Maren Gabor '21

Making Change Through Service

Maren Gabor’s journey through college has focused a lot on learning how she can best help people. “I viewed volunteering and being involved as important as getting an A in a class,” she says.

As a biology major from Algona, Iowa, who chose the health field as a way to help people, she adds, “Getting an A doesn’t mean learning the material—they’re separate things. I would apply myself in my courses and do the best I could. I would read my textbooks and study hard, but in my free time on the weekends and at night when I needed a break from studying, I would spend that time in my organizations or volunteering. I wasn’t going to take a trip to Rochester when I could volunteer at the Vesterheim.”

As a student, Gabor averaged about 25 hours of service per week—on top of a full course load. Among other things, her involvement, which was broad and included a lot of leadership roles, encompassed Student Senate (campus betterment chair); service fraternity Alpha Phi Omega (pledge-trainer); child-mentoring program PALS (treasurer); and intergenerational-friendship program GrandPALS. Within her sorority, Tau Delta Gamma, she organized lots of volunteering opportunities with Winneshiek Gift of Life’s breast cancer awareness events.
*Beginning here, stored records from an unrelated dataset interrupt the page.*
This design comes from an exercise in tuning for small area and few clock cycles on the open sky130 flow, not from production work. The RTL was checked by simulation tests, not by an equivalence proof against the original design. Power figures rest on the tool's default switching activity, not on a simulated workload.

== alpha ==
Design i2cc_top, start of the top module:
module i2cc_top (
    input  wire        clk,
    input  wire        rst,
    input  wire        host_req,
    input  wire        host_we,
    input  wire [10:0] host_addr,
    input  wire [31:0] host_wdata,
    output reg  [31:0] host_rdata,
    output reg         host_err,
    output wire        irq,
    output wire        bus_req,
    output reg  [2:0]  bus_act,
    output reg  [7:0]  bus_data,
    input  wire        bus_done,
    input  wire [1:0]  bus_resp,
    input  wire        bus_rx_valid,
    input  wire [7:0]  bus_rx_data
);
export LEC_CHECK = 0
export CAP_MARGIN = 30
export CORE_MARGIN = 2
export CORE_UTILIZATION = 50
export PLACE_DENSITY = 0.7
export SETUP_SLACK_MARGIN = 0.2
export SLEW_MARGIN = 30
create_clock -name core_clock -period 10.0 [get_ports {clk}]
standard.sh (not shown) runs the stock make flow with config.mk's settings and CLKGATE_MAP_FILE= SYNTH_SCRIPT=/design/flow/synth_recipe.tcl, a recipe that flattens the netlist after the stock synthesis.
==> flow/flow/run.sh <==
#!/bin/bash
set -euo pipefail
HERE=$(pwd)
python3 - "$HERE" <<'PY'
import sys, re, os, shlex
here = sys.argv[1]
flow_home = os.environ["FLOW_HOME"]
# ORFS's synth.tcl with its abc call given our script
s = open(os.path.join(flow_home, "scripts", "synth.tcl")).read()
old = "log_cmd abc {*}$abc_args"
assert s.count(old) == 1, "abc call not found in synth.tcl"
s = s.replace(old, "log_cmd abc -script %s/flow/abc.script {*}[lrange $abc_args 2 end]" % here)
open(os.path.join(here, "synth_abc.tcl"), "w").write(s)
# The standard flow's synthesis script, sourcing that copy
b = open(os.path.join(here, "synth_recipe.tcl")).read()
old = "source $::env(SCRIPTS_DIR)/synth.tcl"
assert b.count(old) == 1, "synth.tcl not sourced by synth_recipe.tcl"
open(os.path.join(here, "own_synth.tcl"), "w").write(b.replace(old, "source %s/synth_abc.tcl" % here))
# standard.sh, with that synthesis script
t = open(os.path.join(here, "standard.sh")).read()
t2, n = re.subn(r"SYNTH_SCRIPT=\S+", "SYNTH_SCRIPT=%s/own_synth.tcl" % here, t)
assert n == 1, "SYNTH_SCRIPT not found in standard.sh"
open(os.path.join(here, "own_standard.sh"), "w").write(t2)
# standard.sh, with our clock tree synthesis arguments
args = " ".join(open(os.path.join(here, "flow", "cts_args.txt")).read().split())
t3, n = re.subn(r"SYNTH_SCRIPT=\S+", lambda m: m.group(0) + " " + shlex.quote("CTS_ARGS=" + args), t)
assert n == 1
open(os.path.join(here, "cts_standard.sh"), "w").write(t3)
PY
bash own_standard.sh synth > synth.log 2>&1
bash standard.sh place > place.log 2>&1
bash cts_standard.sh cts > cts.log 2>&1
bash standard.sh > route.log 2>&1
==> flow/flow/abc.script <==
strash
&get -n
&st
&deepsyn -T 60
&dch -f
&nf
&put
==> flow/flow/cts_args.txt <==
-sink_clustering_enable -repair_clock_nets -sink_clustering_size 20 -sink_clustering_max_diameter 80 -buf_list sky130_fd_sc_hd__clkbuf_16 -dont_use_dummy_load
Testbench counts of alpha, summed over its fixed seeds: cycles 107,415.
For beta, these inputs were changed with respect to alpha:
==> flow/flow/cts_args.txt <==
-sink_clustering_enable -repair_clock_nets -sink_clustering_size 30 -sink_clustering_max_diameter 70 -buf_list sky130_fd_sc_hd__clkbuf_16 -dont_use_dummy_load
Findings:
Relative to alpha, worst endpoint data arrival time increased by 0.28 ns in beta. On post-DP HPWL, beta does worse than alpha. Between beta and alpha, the path length in cells of the critical path is lower for beta. Comparing beta and alpha, clock-buffer cell count is higher on alpha. met2 capacity usage during global routing in beta is 6.5 points above alpha. Between beta and alpha, it is beta whose count of mapped cells out of synthesis is lower, by 358. The higher worst hold slack came out of beta. In beta, clock distribution power is lower than in alpha.
The inputs of gamma differ from those of beta as listed below.
-- flow/flow/run.sh --
<<< beta, line 19
# standard.sh, with that synthesis script
>>> gamma, line 19
# standard.sh with that synthesis script and our placement and CTS settings
<<< beta, line 21
t2, n = re.subn(r"SYNTH_SCRIPT=\S+", "SYNTH_SCRIPT=%s/own_synth.tcl" % here, t)
>>> gamma, line 21
args = " ".join(open(os.path.join(here, "flow", "cts_args.txt")).read().split())
extra = " ".join(shlex.quote(x) for x in [
    "SYNTH_SCRIPT=%s/own_synth.tcl" % here,
    "CTS_ARGS=" + args,
    "POST_GLOBAL_PLACE_TCL=%s/flow/post_gp.tcl" % here])
t2, n = re.subn(r"SYNTH_SCRIPT=\S+", lambda m: extra, t)
<<< beta, line 24
# standard.sh, with our clock tree synthesis arguments
args = " ".join(open(os.path.join(here, "flow", "cts_args.txt")).read().split())
t3, n = re.subn(r"SYNTH_SCRIPT=\S+", lambda m: m.group(0) + " " + shlex.quote("CTS_ARGS=" + args), t)
assert n == 1
open(os.path.join(here, "cts_standard.sh"), "w").write(t3)
>>> gamma, line 29
<<< beta, line 31
bash standard.sh place > place.log 2>&1
bash cts_standard.sh cts > cts.log 2>&1
bash standard.sh > route.log 2>&1
>>> gamma, line 31
bash own_standard.sh > layout.log 2>&1
==> flow/flow/cts_args.txt <==
-sink_clustering_enable -repair_clock_nets -sink_clustering_size 20 -sink_clustering_max_diameter 80 -buf_list sky130_fd_sc_hd__clkbuf_16 -dont_use_dummy_load
==> flow/flow/post_gp.tcl (new file) <==
# After timing-driven global placement: drop the buffers it added (and the
# port buffers), then buffer the ports again. The later repair steps add back
# the buffers that slew, capacitance and timing need.
remove_buffers
buffer_ports
## What came out
Diff beta -> gamma: ratio of total power to cell area shrank by 2.8 nW/µm², area added between synthesis and finish went up.
On gamma: time the final worst path needs with I/O delays and setup is 0.37 ns higher than what beta gave.
[gamma] mean area per synthesized cell fell 0.81 µm² relative to beta
gamma against beta; chip height is up slightly.
gamma ended up with sky130_fd_sc_hd__nor3_2 as its slowest library cell on the worst path; beta ended up with sky130_fd_sc_hd__or3_1.
When gamma is set beside beta, its maximum clock frequency turns out to be about 3.7% smaller.
Summary — routed wire length, gamma relative to beta: lower, by about 9%.
Input changes introduced in delta (baseline for comparison: gamma):
-- flow/flow/run.sh --
<<< gamma, line 19
# standard.sh with that synthesis script and our placement and CTS settings
>>> delta, line 19
# standard.sh, with that synthesis script
<<< gamma, line 21
args = " ".join(open(os.path.join(here, "flow", "cts_args.txt")).read().split())
extra = " ".join(shlex.quote(x) for x in [
    "SYNTH_SCRIPT=%s/own_synth.tcl" % here,
    "CTS_ARGS=" + args,
    "POST_GLOBAL_PLACE_TCL=%s/flow/post_gp.tcl" % here])
t2, n = re.subn(r"SYNTH_SCRIPT=\S+", lambda m: extra, t)
>>> delta, line 21
t2, n = re.subn(r"SYNTH_SCRIPT=\S+", "SYNTH_SCRIPT=%s/own_synth.tcl" % here, t)
<<< gamma, line 29
>>> delta, line 24
# standard.sh, with our clock tree synthesis arguments
args = " ".join(open(os.path.join(here, "flow", "cts_args.txt")).read().split())
t3, n = re.subn(r"SYNTH_SCRIPT=\S+", lambda m: m.group(0) + " " + shlex.quote("CTS_ARGS=" + args), t)
assert n == 1
open(os.path.join(here, "cts_standard.sh"), "w").write(t3)
<<< gamma, line 31
bash own_standard.sh > layout.log 2>&1
>>> delta, line 31
bash standard.sh place > place.log 2>&1
bash cts_standard.sh cts > cts.log 2>&1
bash standard.sh > route.log 2>&1
==> flow/flow/abc.script <==
strash
&get -n
&st
&deepsyn -T 60
&put
dch -f
amap
removed: flow/flow/post_gp.tcl
--- outcome ---
Of gamma and delta, the run reporting the lower fraction of power consumed by combinational cells was delta. Summary of delta over gamma: count of fill cells added during filler insertion up about 1.2%, fraction of synthesis flops using an asynchronous set or reset pin flat, starting density of the core flat, final area down 1.6%, post-route total power down 0.17 mW. Final critical-path setup slack for delta is higher than for gamma. Looking at buffer and inverter count on the worst path, delta sits 7 above gamma.

[re-timing with driven ports]
Ports are ideal in the flow. The routed layouts listed here were re-timed in OpenROAD.
Step 1, drivers: a clkbuf_16 drives clk and a buf_2 each remaining input, both assumed.
Step 2 moves the port delays by t, midway between the first and last clock arrival at a register: inputs arrive t later, outputs are due t later. That takes back most of the time a late clock gives input paths.
Three values: no drivers, after step 1, after step 2; two values: the first two.
run | t (ns) | setup WS [ns] | worst setup path after step 2 | latest minus earliest clock arrival (ns) | worst slew at a driven data input, ns
alpha | 0.899 | 0.863 / 0.923 / 0.024 | input to register | 0.126 / 0.126 | 0.07
beta | 0.907 | 0.543 / 0.610 / -0.297 | input to register | 0.108 / 0.107 | 0.07
gamma | 0.901 | 0.175 / 0.229 / -0.672 | input to register | 0.130 / 0.129 | 0.05
delta | 0.915 | 0.547 / 0.627 / -0.288 | input to register | 0.096 / 0.096 | 0.05
Met with ideal ports but missed after step 2: setup timing in beta, gamma and delta. For gamma, which loses most, drivers alone change the setup slack by +0.054 ns; drivers and shift together by -0.847 ns.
In part through volunteering, she says, “Decorah became my community. And it was exciting to see the programs I was involved in helping the Decorah community, which was my community. It was really special to me. Luther is in Decorah, and we help each other. I really found that through my volunteering.”

Gabor also focused her efforts on campus. Through her position in Student Senate, she worked to address the equity gap by helping draft letters to the administration about course and housing policies related to international students and students of color. She also helped articulate student expectations regarding COVID-19 and the school returning to in-person operations. In addition, Gabor served as student liaison on Luther’s Curriculum Committee, where she advised a group of professors and administrators on curriculum changes and development. Serving in these roles, Gabor says, was how she felt she could have the most impact on the student body and the administration toward the kind of change she wanted to see on campus.

But in working to improve Luther and Decorah, Gabor also saw a change in herself. “It’s something I started to strive for because I felt good about volunteering and it made me feel good about myself. It’s like getting an A on an exam, that really proud moment you have—you did your best. I also felt that after I’d volunteer and see a job done or after I cleaned up a stretch of highway or mentored a child. I felt that after doing these things in my community.”

Reflecting on the end of her time at Luther, Gabor says, “I did as much as I could to see change in myself and change around me.”